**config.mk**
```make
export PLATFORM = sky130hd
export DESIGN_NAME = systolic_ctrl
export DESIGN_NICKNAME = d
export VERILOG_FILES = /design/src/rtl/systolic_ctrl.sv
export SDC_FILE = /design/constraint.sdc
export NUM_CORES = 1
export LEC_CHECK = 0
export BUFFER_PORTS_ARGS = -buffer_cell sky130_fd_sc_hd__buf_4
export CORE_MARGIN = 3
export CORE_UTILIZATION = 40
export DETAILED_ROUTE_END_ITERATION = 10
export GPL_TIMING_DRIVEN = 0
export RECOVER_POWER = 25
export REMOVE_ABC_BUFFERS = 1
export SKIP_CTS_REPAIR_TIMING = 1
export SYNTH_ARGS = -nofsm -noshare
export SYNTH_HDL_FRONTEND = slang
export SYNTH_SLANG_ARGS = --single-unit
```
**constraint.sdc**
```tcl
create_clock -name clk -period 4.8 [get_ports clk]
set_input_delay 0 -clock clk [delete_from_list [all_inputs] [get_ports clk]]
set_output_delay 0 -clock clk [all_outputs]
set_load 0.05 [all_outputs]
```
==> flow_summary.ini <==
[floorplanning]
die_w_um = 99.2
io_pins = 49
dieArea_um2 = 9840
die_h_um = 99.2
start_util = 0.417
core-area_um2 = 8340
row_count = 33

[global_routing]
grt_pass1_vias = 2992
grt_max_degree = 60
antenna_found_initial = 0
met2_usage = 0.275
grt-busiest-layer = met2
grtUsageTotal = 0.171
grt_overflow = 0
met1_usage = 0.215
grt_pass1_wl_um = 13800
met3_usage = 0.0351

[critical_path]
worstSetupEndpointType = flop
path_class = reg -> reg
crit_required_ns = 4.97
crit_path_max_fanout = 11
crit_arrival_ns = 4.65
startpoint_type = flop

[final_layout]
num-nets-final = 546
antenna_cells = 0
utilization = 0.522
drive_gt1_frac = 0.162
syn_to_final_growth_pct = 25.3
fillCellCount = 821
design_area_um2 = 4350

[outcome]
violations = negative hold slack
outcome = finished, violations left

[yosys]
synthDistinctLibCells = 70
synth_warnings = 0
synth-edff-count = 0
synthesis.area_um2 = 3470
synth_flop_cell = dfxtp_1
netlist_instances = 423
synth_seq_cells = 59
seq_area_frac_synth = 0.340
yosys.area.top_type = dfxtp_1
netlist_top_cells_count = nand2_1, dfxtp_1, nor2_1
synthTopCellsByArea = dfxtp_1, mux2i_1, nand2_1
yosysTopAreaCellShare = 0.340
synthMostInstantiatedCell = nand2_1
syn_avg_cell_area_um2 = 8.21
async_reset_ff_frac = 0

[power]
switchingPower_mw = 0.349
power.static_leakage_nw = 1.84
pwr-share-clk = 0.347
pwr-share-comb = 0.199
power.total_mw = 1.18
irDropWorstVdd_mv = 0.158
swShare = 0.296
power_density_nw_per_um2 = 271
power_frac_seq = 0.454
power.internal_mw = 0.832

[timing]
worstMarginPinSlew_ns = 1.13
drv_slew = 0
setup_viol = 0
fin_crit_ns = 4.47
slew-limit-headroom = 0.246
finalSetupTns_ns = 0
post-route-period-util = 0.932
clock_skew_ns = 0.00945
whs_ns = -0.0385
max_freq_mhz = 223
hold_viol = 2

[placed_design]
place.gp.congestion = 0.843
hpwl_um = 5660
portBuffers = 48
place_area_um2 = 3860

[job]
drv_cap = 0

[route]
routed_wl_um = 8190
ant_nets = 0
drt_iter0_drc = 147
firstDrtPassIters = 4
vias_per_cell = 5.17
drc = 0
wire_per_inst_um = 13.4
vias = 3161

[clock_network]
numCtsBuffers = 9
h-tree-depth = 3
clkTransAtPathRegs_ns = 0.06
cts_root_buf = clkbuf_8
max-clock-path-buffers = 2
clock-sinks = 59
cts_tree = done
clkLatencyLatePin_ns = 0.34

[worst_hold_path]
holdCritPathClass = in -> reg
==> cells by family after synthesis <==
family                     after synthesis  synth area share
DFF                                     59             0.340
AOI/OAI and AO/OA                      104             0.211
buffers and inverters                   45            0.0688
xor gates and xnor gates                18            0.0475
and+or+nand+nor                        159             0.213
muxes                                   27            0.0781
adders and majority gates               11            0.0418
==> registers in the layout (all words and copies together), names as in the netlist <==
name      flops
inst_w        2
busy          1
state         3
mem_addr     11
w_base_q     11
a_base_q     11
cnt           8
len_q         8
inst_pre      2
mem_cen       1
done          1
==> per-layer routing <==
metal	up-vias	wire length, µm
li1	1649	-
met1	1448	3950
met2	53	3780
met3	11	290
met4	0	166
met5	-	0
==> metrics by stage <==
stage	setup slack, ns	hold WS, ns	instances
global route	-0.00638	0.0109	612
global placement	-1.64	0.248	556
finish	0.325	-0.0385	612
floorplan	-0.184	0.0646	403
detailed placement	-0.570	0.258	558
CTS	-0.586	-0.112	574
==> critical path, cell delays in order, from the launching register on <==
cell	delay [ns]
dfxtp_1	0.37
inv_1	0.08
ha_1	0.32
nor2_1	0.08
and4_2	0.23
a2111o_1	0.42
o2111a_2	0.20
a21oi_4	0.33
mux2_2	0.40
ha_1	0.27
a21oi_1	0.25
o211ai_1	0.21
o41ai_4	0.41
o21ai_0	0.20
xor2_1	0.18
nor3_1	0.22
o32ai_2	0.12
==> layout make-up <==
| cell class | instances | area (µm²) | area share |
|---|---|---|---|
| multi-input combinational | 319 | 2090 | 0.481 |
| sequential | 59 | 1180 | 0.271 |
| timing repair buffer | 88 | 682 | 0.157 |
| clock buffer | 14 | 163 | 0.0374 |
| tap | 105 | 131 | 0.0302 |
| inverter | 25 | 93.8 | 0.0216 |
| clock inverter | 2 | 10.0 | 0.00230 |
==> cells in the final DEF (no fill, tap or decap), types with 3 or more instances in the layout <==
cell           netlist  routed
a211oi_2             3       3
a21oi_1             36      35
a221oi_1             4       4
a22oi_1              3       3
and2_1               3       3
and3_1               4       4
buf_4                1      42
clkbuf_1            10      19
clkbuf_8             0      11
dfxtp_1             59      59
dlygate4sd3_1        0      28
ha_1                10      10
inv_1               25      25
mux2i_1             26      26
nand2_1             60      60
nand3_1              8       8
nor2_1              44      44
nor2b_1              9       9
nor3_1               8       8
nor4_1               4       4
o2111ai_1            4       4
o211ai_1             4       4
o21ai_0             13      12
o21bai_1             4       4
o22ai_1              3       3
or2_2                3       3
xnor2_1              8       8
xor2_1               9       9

-- What to do --
Output all of the records, keeping every word exact.

-- Answer to this exercise --
**config.mk**
```make
export PLATFORM = sky130hd
export DESIGN_NAME = systolic_ctrl
export DESIGN_NICKNAME = d
export VERILOG_FILES = /design/src/rtl/systolic_ctrl.sv
export SDC_FILE = /design/constraint.sdc
export NUM_CORES = 1
export LEC_CHECK = 0
export BUFFER_PORTS_ARGS = -buffer_cell sky130_fd_sc_hd__buf_4
export CORE_MARGIN = 3
export CORE_UTILIZATION = 40
export DETAILED_ROUTE_END_ITERATION = 10
export GPL_TIMING_DRIVEN = 0
export RECOVER_POWER = 25
export REMOVE_ABC_BUFFERS = 1
export SKIP_CTS_REPAIR_TIMING = 1
export SYNTH_ARGS = -nofsm -noshare
export SYNTH_HDL_FRONTEND = slang
export SYNTH_SLANG_ARGS = --single-unit
```
**constraint.sdc**
```tcl
create_clock -name clk -period 4.8 [get_ports clk]
set_input_delay 0 -clock clk [delete_from_list [all_inputs] [get_ports clk]]
set_output_delay 0 -clock clk [all_outputs]
set_load 0.05 [all_outputs]
```
==> flow_summary.ini <==
[floorplanning]
die_w_um = 99.2
io_pins = 49
dieArea_um2 = 9840
die_h_um = 99.2
start_util = 0.417
core-area_um2 = 8340
row_count = 33

[global_routing]
grt_pass1_vias = 2992
grt_max_degree = 60
antenna_found_initial = 0
met2_usage = 0.275
grt-busiest-layer = met2
grtUsageTotal = 0.171
grt_overflow = 0
met1_usage = 0.215
grt_pass1_wl_um = 13800
met3_usage = 0.0351

[critical_path]
worstSetupEndpointType = flop
path_class = reg -> reg
crit_required_ns = 4.97
crit_path_max_fanout = 11
crit_arrival_ns = 4.65
startpoint_type = flop

[final_layout]
num-nets-final = 546
antenna_cells = 0
utilization = 0.522
drive_gt1_frac = 0.162
syn_to_final_growth_pct = 25.3
fillCellCount = 821
design_area_um2 = 4350

[outcome]
violations = negative hold slack
outcome = finished, violations left

[yosys]
synthDistinctLibCells = 70
synth_warnings = 0
synth-edff-count = 0
synthesis.area_um2 = 3470
synth_flop_cell = dfxtp_1
netlist_instances = 423
synth_seq_cells = 59
seq_area_frac_synth = 0.340
yosys.area.top_type = dfxtp_1
netlist_top_cells_count = nand2_1, dfxtp_1, nor2_1
synthTopCellsByArea = dfxtp_1, mux2i_1, nand2_1
yosysTopAreaCellShare = 0.340
synthMostInstantiatedCell = nand2_1
syn_avg_cell_area_um2 = 8.21
async_reset_ff_frac = 0

[power]
switchingPower_mw = 0.349
power.static_leakage_nw = 1.84
pwr-share-clk = 0.347
pwr-share-comb = 0.199
power.total_mw = 1.18
irDropWorstVdd_mv = 0.158
swShare = 0.296
power_density_nw_per_um2 = 271
power_frac_seq = 0.454
power.internal_mw = 0.832

[timing]
worstMarginPinSlew_ns = 1.13
drv_slew = 0
setup_viol = 0
fin_crit_ns = 4.47
slew-limit-headroom = 0.246
finalSetupTns_ns = 0
post-route-period-util = 0.932
clock_skew_ns = 0.00945
whs_ns = -0.0385
max_freq_mhz = 223
hold_viol = 2

[placed_design]
place.gp.congestion = 0.843
hpwl_um = 5660
portBuffers = 48
place_area_um2 = 3860

[job]
drv_cap = 0

[route]
routed_wl_um = 8190
ant_nets = 0
drt_iter0_drc = 147
firstDrtPassIters = 4
vias_per_cell = 5.17
drc = 0
wire_per_inst_um = 13.4
vias = 3161

[clock_network]
numCtsBuffers = 9
h-tree-depth = 3
clkTransAtPathRegs_ns = 0.06
cts_root_buf = clkbuf_8
max-clock-path-buffers = 2
clock-sinks = 59
cts_tree = done
clkLatencyLatePin_ns = 0.34

[worst_hold_path]
holdCritPathClass = in -> reg
==> cells by family after synthesis <==
family                     after synthesis  synth area share
DFF                                     59             0.340
AOI/OAI and AO/OA                      104             0.211
buffers and inverters                   45            0.0688
xor gates and xnor gates                18            0.0475
and+or+nand+nor                        159             0.213
muxes                                   27            0.0781
adders and majority gates               11            0.0418
==> registers in the layout (all words and copies together), names as in the netlist <==
name      flops
inst_w        2
busy          1
state         3
mem_addr     11
w_base_q     11
a_base_q     11
cnt           8
len_q         8
inst_pre      2
mem_cen       1
done          1
==> per-layer routing <==
metal	up-vias	wire length, µm
li1	1649	-
met1	1448	3950
met2	53	3780
met3	11	290
met4	0	166
met5	-	0
==> metrics by stage <==
stage	setup slack, ns	hold WS, ns	instances
global route	-0.00638	0.0109	612
global placement	-1.64	0.248	556
finish	0.325	-0.0385	612
floorplan	-0.184	0.0646	403
detailed placement	-0.570	0.258	558
CTS	-0.586	-0.112	574
==> critical path, cell delays in order, from the launching register on <==
cell	delay [ns]
dfxtp_1	0.37
inv_1	0.08
ha_1	0.32
nor2_1	0.08
and4_2	0.23
a2111o_1	0.42
o2111a_2	0.20
a21oi_4	0.33
mux2_2	0.40
ha_1	0.27
a21oi_1	0.25
o211ai_1	0.21
o41ai_4	0.41
o21ai_0	0.20
xor2_1	0.18
nor3_1	0.22
o32ai_2	0.12
==> layout make-up <==
| cell class | instances | area (µm²) | area share |
|---|---|---|---|
| multi-input combinational | 319 | 2090 | 0.481 |
| sequential | 59 | 1180 | 0.271 |
| timing repair buffer | 88 | 682 | 0.157 |
| clock buffer | 14 | 163 | 0.0374 |
| tap | 105 | 131 | 0.0302 |
| inverter | 25 | 93.8 | 0.0216 |
| clock inverter | 2 | 10.0 | 0.00230 |
==> cells in the final DEF (no fill, tap or decap), types with 3 or more instances in the layout <==
cell           netlist  routed
a211oi_2             3       3
a21oi_1             36      35
a221oi_1             4       4
a22oi_1              3       3
and2_1               3       3
and3_1               4       4
buf_4                1      42
clkbuf_1            10      19
clkbuf_8             0      11
dfxtp_1             59      59
dlygate4sd3_1        0      28
ha_1                10      10
inv_1               25      25
mux2i_1             26      26
nand2_1             60      60
nand3_1              8       8
nor2_1              44      44
nor2b_1              9       9
nor3_1               8       8
nor4_1               4       4
o2111ai_1            4       4
o211ai_1             4       4
o21ai_0             13      12
o21bai_1             4       4
o22ai_1              3       3
or2_2                3       3
xnor2_1              8       8
xor2_1               9       9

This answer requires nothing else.